SOHO — After weeks of public hearings and protests that have included everyone from professors to pooches, Greenwich Village's community board voted against NYU's proposed 20-year expansion plan Thursday night.
In a unanimous vote, Community Board 2 passed a resolution recommending that the Department of City Planning deny NYU's application for rezoning that would allow the university to add more than 2 million square feet to the campus.
"This community board is turning down flat the NYU proposal," David Gruber, co-chair of CB2's NYU working group, said before the board voted on the extensive, 23-page resolution at St.

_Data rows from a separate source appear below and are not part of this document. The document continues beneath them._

This design comes from an exercise in tuning for small area, a short achievable clock period and few clock cycles on the open sky130 flow, not from production work.
In this exercise RTL edits were held to simulation tests only and were not proved equivalent to the original.
No activity file was given, so power comes from the tool's default toggle rates.

==> flow/run.sh <==
#!/bin/bash
# synth_recipe.tcl (not shown) runs the flow's synth.tcl, then flattens the netlist and writes it again
# the make line also repeats each setting of config.mk as NAME=value (left out here)
make -C /OpenROAD-flow-scripts/flow DESIGN_CONFIG=/design/flow/config.mk WORK_HOME=/design/flow/orfs CLKGATE_MAP_FILE= SYNTH_SCRIPT=/design/flow/synth_recipe.tcl finish
==> flow/config.mk <==
export PLATFORM = sky130hd
export DESIGN_NAME = kn4_mx_pack
export DESIGN_NICKNAME = kn4_mx_pack
export VERILOG_FILES = /design/flow/design.v
export SDC_FILE = /design/flow/constraint.sdc
export NUM_CORES = 4
export LEC_CHECK = 0
export CAP_MARGIN = 20
export CORE_MARGIN = 2
export CORE_UTILIZATION = 40
export PLACE_DENSITY = 0.6
export SLEW_MARGIN = 20
==> flow/constraint.sdc <==
create_clock -name core_clock -period 15.0 [get_ports {clk}]
set_input_delay 3.0000 -clock core_clock [delete_from_list [all_inputs] [get_ports {clk}]]
set_output_delay 3.0000 -clock core_clock [all_outputs]
set_load 0.01 [all_outputs]
==> flow/design.v <==
module mx_quant (
    input  wire [31:0]       v,       
    input  wire signed [8:0] xs,      
    input  wire [1:0]        fmt,     
    input  wire [2:0]        rnd,     
    output reg  [7:0]        elem,
    output reg               uf,
    output reg               nx
);
    localparam [2:0] RNE = 3'd0, RTZ = 3'd1, RU = 3'd2, RD = 3'd3, RNA = 3'd4;
    function round_up;
        input [2:0] mode;
        input       neg, lsb, g, s;
        begin
            case (mode)
                RNE:     round_up = g & (s | lsb);
                RU:      round_up = ~neg & (g | s);
                RD:      round_up = neg & (g | s);
                RNA:     round_up = g;
                default: round_up = 1'b0;
            endcase
        end
    endfunction
    reg [1:0]         fb;        
    reg signed [11:0] bias, emin;
    reg [6:0]         maxc;      
    always @* begin
        case (fmt)
            2'd0: begin fb = 2'd3; bias = 12'sd7;  emin = -12'sd6;  maxc = 7'h7E; end
            2'd1: begin fb = 2'd2; bias = 12'sd15; emin = -12'sd14; maxc = 7'h7B; end
            2'd2: begin fb = 2'd2; bias = 12'sd3;  emin = -12'sd2;  maxc = 7'h1F; end
            default: begin fb = 2'd3; bias = 12'sd1; emin = 12'sd0; maxc = 7'h1F; end
        endcase
    end
    wire        sgn  = v[31];
    wire [7:0]  ex   = v[30:23];
    wire [23:0] sig  = {(ex != 8'd0), v[22:0]};
    wire [7:0]  eeff = (ex == 8'd0) ? 8'd1 : ex;
    wire        zero = (v[30:0] == 31'd0);
    reg [4:0] ps;
    integer i;
    always @* begin
        ps = 5'd0;
        for (i = 0; i < 24; i = i + 1)
            if (sig[i]) ps = i[4:0];
    end
    wire signed [11:0] lsbw = $signed({4'd0, eeff}) - 12'sd150 - {{3{xs[8]}}, xs};
    wire signed [11:0] ev   = lsbw + $signed({7'd0, ps});
    wire               normal = (ev >= emin);
    wire signed [11:0] kk   = (normal ? ev : emin) - $signed({10'd0, fb}) - lsbw;
    wire signed [11:0] sa_w = kk + 12'sd3;
    wire [4:0]         sa   = (sa_w > 12'sd30) ? 5'd30 : sa_w[4:0];
    wire [28:0] wide  = {sig, 5'd0};
    wire [28:0] sh    = wide >> sa;
    wire [5:0]  m     = sh[7:2];
    wire        g     = sh[1];
    wire        r2    = sh[0];
    wire [28:0] lmask = ~({29{1'b1}} << sa);
    wire        stl   = |(wide & lmask);
    wire        s     = r2 | stl;
    wire        inexact = g | s;
    wire [3:0]  fmask = (fb == 2'd3) ? 4'h7 : 4'h3;
    wire [11:0] ebase = normal ? (ev + bias) : 12'sd0;
    wire [7:0]  base  = (fb == 2'd3) ? {ebase[4:0], m[2:0]} : {ebase[5:0], m[1:0]};
    wire        up    = round_up(rnd, sgn, m[0], g, s);
    wire [7:0]  rsum  = base + {7'd0, up};
    wire        ovf   = (rsum > {1'b0, maxc});
    wire        up_full = round_up(rnd, sgn, 1'b1, r2, stl);
    wire        reach   = (ev == emin - 12'sd1) & ((m[3:0] & fmask) == fmask) & g & up_full;
    wire        tiny    = ~normal & ~reach;
    wire [6:0]  mag_c = ovf ? maxc : rsum[6:0];
    always @* begin
        uf = 1'b0;
        nx = 1'b0;
        if (zero) begin
            elem = fmt[1] ? {2'b00, sgn, 5'd0} : {sgn, 7'd0};
        end else begin
            elem = fmt[1] ? {2'b00, sgn, mag_c[4:0]} : {sgn, mag_c};
            nx   = inexact | ovf;
            uf   = inexact & tiny;
        end
    end
endmodule
module kn4_mx_pack (
    input  wire         clk,
    input  wire         rst,           
    input  wire         in_valid,
    output wire         in_ready,
    input  wire [31:0]  in_data,       
    input  wire [1:0]   in_fmt,        
    input  wire [2:0]   in_rnd,        
    output reg          out_valid,
    input  wire         out_ready,
    output reg  [7:0]   out_scale,     
    output reg  [255:0] out_elem,      
    output reg  [3:0]   out_flags      
);
    localparam [1:0] S_COLLECT = 2'd0, S_WAIT = 2'd1, S_QUANT = 2'd2;
    reg [1:0]  state;
    reg [4:0]  cnt;                    
    reg [31:0] buffer [0:31];
    reg [1:0]  fmt_r;
    reg [2:0]  rnd_r;
    reg        spec_r;                 
    reg        nv_r;
    reg        nz_r;                   
    reg [8:0]  lg_r;                   
    reg signed [8:0] xs_r;
    reg        uf_r, nx_r;
    wire out_free = ~out_valid | out_ready;
    assign in_ready = (state == S_COLLECT);
    wire take = in_valid & in_ready;
    wire [7:0] v_ex   = in_data[30:23];
    wire       v_nan  = (&v_ex) & (in_data[22:0] != 23'd0);
    wire       v_inf  = (&v_ex) & (in_data[22:0] == 23'd0);
    wire       v_zero = (in_data[30:0] == 31'd0);
    reg  [4:0] v_ps;
    integer i;
    always @* begin
        v_ps = 5'd0;
        for (i = 0; i < 23; i = i + 1)
            if (in_data[i]) v_ps = i[4:0];
    end
    wire [8:0] v_lg = (v_ex == 8'd0) ? {4'd0, v_ps} : ({1'b0, v_ex} + 9'd22);
    wire       first = (cnt == 5'd0);
    wire [1:0] fmt_c = first ? in_fmt : fmt_r;
    wire       spec_n = (~first & spec_r) | v_nan | v_inf;
    wire       nv_n   = (~first & nv_r) | v_inf | (v_nan & ~in_data[22]);
    wire       nz_c   = ~first & nz_r;
    wire       fin_nz = ~(v_nan | v_inf | v_zero);
    wire       nz_n   = nz_c | fin_nz;
    wire [8:0] lg_n   = (fin_nz && (!nz_c || v_lg > lg_r)) ? v_lg : lg_r;
    reg  [4:0] emax;
    always @* begin
        case (fmt_c)
            2'd0:    emax = 5'd8;
            2'd1:    emax = 5'd15;
            2'd2:    emax = 5'd4;
            default: emax = 5'd2;
        endcase
    end
    wire signed [10:0] x_raw = $signed({2'd0, lg_n}) - 11'sd149 - $signed({6'd0, emax});
    wire signed [8:0]  x_n   = ~nz_n ? -9'sd127 :
                               (x_raw < -11'sd127) ? -9'sd127 :
                               (x_raw > 11'sd127) ? 9'sd127 : x_raw[8:0];
    wire [7:0] q_elem;
    wire       q_uf, q_nx;
    mx_quant u_q (
        .v(buffer[cnt]), .xs(xs_r), .fmt(fmt_r), .rnd(rnd_r),
        .elem(q_elem), .uf(q_uf), .nx(q_nx)
    );
    always @(posedge clk) begin
        if (take)
            buffer[cnt] <= in_data;
    end
    always @(posedge clk) begin
        if (rst) begin
            state     <= S_COLLECT;
            cnt       <= 5'd0;
            out_valid <= 1'b0;
        end else begin
            if (out_valid && out_ready)
                out_valid <= 1'b0;
            case (state)
                S_COLLECT: if (take) begin
                    if (first) begin
                        fmt_r <= in_fmt;
                        rnd_r <= in_rnd;
                    end
                    spec_r <= spec_n;
                    nv_r   <= nv_n;
                    nz_r   <= nz_n;
                    lg_r   <= lg_n;
                    cnt    <= cnt + 5'd1;
                    if (cnt == 5'd31) begin
                        xs_r  <= x_n;
                        state <= S_WAIT;
                    end
                end
                S_WAIT: if (out_free) begin
                    out_valid <= 1'b0;
                    uf_r      <= 1'b0;
                    nx_r      <= 1'b0;
                    state     <= S_QUANT;
                end
                default: begin    
                    out_elem[8*cnt +: 8] <= spec_r ? 8'd0 : q_elem;
                    uf_r <= uf_r | (~spec_r & q_uf);
                    nx_r <= nx_r | (~spec_r & q_nx);
                    cnt  <= cnt + 5'd1;
                    if (cnt == 5'd31) begin
                        out_valid <= 1'b1;
                        out_scale <= spec_r ? 8'hFF : (xs_r[7:0] + 8'd127);
                        out_flags <= {nv_r, 1'b0, uf_r | (~spec_r & q_uf),
                                      nx_r | (~spec_r & q_nx)};
                        state     <= S_COLLECT;
                    end
                end
            endcase
        end
    end
endmodule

Anthony of Padua on Sullivan Street.
The NYU 2031 plan calls for the creation of four new buildings on the two large blocks bordered by LaGuardia Place and Mercer, West Houston and West 3rd streets.
"CB2, after extensive review and discussions with stakeholders throughout the area, strongly opposes the NYU 2031 plan," the advisory resolution reads.
The plan would "forever change the character of this historic neighborhood, dramatically increase built-upon land at the expense of the light, air and recreation opportunities of existing open space," the resolution said, reducing residents' quality of life.
Ronna Texidor, a longtime resident of Thompson Street, told the 200-person crowd that the expansion plan would make her neighborhood no longer feel like home.
"You're not going to make a decision about our lives and our neighborhood and go on your merry way," the retired professional potter said.
Though members of construction unions have repeatedly attended CB2 meetings in support of the job-creating effect of the NYU plan, no one spoke in favor of the university's plan Tuesday.
NYU vice president Alicia Hurley, who did not attend the meeting, said in a statement that the university will review CB2's resolution and continue discussions with the community and city about their need for additional academic space.
"NYU appreciates the community's feedback to date and believes that our five-year dialogue with our neighbors has already yielded tremendous results," she said.
In the next phases of the city's public land use review process, NYU's rezoning application will be subject to an advisory vote by Manhattan Borough President Scott Stringer, followed by votes by the City Planning Commission and City Council.